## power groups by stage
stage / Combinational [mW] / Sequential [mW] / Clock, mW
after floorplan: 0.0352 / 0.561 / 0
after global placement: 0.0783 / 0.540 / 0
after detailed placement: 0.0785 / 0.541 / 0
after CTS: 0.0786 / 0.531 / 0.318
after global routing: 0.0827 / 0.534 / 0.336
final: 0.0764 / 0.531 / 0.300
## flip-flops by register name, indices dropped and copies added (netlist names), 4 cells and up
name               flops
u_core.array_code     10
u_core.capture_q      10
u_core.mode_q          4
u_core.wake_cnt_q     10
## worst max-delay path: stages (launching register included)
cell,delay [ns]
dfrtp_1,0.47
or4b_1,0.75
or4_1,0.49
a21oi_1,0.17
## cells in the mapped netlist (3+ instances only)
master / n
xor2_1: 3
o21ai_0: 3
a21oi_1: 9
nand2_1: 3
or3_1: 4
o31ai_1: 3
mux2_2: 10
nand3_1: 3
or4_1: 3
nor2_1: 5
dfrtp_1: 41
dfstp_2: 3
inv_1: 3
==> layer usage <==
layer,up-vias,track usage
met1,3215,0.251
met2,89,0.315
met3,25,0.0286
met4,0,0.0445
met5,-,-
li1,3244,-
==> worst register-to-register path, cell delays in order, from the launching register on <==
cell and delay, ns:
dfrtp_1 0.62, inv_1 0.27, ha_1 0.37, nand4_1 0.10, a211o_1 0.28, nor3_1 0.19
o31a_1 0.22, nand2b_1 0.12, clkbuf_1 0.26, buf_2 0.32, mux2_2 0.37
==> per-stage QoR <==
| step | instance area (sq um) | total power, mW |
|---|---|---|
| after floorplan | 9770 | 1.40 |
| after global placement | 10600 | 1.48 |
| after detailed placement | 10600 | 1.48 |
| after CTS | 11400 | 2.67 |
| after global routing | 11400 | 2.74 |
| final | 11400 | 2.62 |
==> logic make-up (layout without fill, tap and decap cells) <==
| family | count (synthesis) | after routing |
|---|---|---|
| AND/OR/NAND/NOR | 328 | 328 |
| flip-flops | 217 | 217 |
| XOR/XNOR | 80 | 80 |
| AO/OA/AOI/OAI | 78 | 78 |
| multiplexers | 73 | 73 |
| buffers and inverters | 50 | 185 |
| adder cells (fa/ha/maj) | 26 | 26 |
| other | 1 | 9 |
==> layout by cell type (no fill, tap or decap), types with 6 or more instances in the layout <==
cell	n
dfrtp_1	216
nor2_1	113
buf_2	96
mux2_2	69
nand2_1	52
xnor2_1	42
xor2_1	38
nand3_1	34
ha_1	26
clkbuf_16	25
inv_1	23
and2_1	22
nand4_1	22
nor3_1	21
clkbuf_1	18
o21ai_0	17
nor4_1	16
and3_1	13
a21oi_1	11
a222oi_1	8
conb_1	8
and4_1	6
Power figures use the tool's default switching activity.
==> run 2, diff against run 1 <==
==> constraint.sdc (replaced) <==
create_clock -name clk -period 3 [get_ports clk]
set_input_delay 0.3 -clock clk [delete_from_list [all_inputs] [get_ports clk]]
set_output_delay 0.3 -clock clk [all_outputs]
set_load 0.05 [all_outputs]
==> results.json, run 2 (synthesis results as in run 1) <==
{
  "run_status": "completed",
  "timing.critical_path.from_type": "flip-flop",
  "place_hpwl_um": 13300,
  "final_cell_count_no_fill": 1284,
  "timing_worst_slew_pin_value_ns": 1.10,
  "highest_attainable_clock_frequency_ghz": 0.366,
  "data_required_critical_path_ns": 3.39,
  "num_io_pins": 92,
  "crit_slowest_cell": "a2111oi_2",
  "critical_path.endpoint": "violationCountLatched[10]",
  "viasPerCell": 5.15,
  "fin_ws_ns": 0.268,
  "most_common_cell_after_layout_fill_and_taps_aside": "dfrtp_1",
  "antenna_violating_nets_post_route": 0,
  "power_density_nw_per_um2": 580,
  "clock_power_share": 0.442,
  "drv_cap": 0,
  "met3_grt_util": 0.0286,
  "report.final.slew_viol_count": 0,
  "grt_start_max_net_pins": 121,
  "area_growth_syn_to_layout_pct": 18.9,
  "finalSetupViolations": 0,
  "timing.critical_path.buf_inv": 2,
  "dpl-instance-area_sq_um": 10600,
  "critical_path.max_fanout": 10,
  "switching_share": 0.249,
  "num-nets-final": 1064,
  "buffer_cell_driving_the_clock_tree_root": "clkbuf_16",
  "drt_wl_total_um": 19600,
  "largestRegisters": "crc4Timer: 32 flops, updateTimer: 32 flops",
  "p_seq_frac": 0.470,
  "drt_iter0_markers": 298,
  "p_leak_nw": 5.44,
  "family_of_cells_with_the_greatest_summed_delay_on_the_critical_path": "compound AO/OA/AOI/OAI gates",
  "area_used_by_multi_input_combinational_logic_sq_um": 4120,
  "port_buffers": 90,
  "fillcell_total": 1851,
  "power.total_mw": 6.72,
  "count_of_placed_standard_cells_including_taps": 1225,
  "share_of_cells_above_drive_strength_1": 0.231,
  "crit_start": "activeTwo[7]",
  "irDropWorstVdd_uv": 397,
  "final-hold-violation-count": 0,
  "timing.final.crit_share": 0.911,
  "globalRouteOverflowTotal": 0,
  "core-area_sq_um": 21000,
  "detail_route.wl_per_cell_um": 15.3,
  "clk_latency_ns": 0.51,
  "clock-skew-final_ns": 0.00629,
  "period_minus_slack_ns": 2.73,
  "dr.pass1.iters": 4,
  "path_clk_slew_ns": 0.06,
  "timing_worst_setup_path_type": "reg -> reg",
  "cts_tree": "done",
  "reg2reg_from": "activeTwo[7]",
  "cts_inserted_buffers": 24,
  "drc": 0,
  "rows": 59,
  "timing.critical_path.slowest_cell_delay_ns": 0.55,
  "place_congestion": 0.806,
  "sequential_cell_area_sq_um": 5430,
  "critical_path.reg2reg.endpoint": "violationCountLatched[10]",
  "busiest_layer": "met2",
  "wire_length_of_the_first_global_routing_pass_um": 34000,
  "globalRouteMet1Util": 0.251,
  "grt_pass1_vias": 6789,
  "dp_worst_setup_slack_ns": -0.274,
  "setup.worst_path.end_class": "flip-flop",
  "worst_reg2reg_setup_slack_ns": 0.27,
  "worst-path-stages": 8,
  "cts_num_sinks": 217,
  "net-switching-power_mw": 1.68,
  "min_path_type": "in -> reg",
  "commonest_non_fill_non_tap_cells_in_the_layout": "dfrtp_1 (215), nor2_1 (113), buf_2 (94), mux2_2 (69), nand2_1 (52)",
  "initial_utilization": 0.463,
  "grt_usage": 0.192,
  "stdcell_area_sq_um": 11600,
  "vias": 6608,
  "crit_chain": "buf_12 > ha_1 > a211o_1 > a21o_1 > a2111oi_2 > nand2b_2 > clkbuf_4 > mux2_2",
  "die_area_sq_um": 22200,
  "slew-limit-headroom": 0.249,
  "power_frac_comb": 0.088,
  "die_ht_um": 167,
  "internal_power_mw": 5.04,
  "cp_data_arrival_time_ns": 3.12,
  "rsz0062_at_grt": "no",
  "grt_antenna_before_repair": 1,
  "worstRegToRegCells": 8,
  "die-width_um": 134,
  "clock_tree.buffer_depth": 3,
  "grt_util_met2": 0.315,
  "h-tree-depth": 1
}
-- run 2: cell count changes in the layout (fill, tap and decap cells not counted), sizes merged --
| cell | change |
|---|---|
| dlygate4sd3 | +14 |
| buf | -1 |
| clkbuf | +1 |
### config.mk
export PLATFORM = sky130hd
export DESIGN_NAME = adc_trigger_sequencer
export DESIGN_NICKNAME = d
export VERILOG_FILES = /design/src/verilog/adc_trig_pkg.sv /design/src/verilog/interval_timer.sv /design/src/verilog/adc_trigger_sequencer.sv
export SDC_FILE = /design/constraint.sdc
export NUM_CORES = 1
export LEC_CHECK = 0
export BUFFER_PORTS_ARGS = -buffer_cell sky130_fd_sc_hd__buf_2
export CORE_ASPECT_RATIO = 0.5
export CORE_MARGIN = 2
export CORE_UTILIZATION = 40
export CTS_CLUSTER_DIAMETER = 200
export DETAILED_ROUTE_END_ITERATION = 12
export GPL_TIMING_DRIVEN = 0
export PLACE_DENSITY_LB_ADDON = 0.1
export RECOVER_POWER = 25
export SLEW_MARGIN = 15
export SYNTH_ARGS = -nofsm -noshare
export SYNTH_HDL_FRONTEND = slang
export SYNTH_SLANG_ARGS = --single-unit
### constraint.sdc
create_clock -name clk_i -period 8.9 [get_ports clk_i]
set_input_delay 0.445 -clock clk_i [delete_from_list [all_inputs] [get_ports clk_i]]
set_output_delay 0.445 -clock clk_i [all_outputs]
set_load 0.05 [all_outputs]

━━━━━━

# [TASK STATEMENT]
Copy the lines from the entries above in which the word "launching" appears.

# [EXERCISE SOLUTION]
## worst max-delay path: stages (launching register included)
==> worst register-to-register path, cell delays in order, from the launching register on <==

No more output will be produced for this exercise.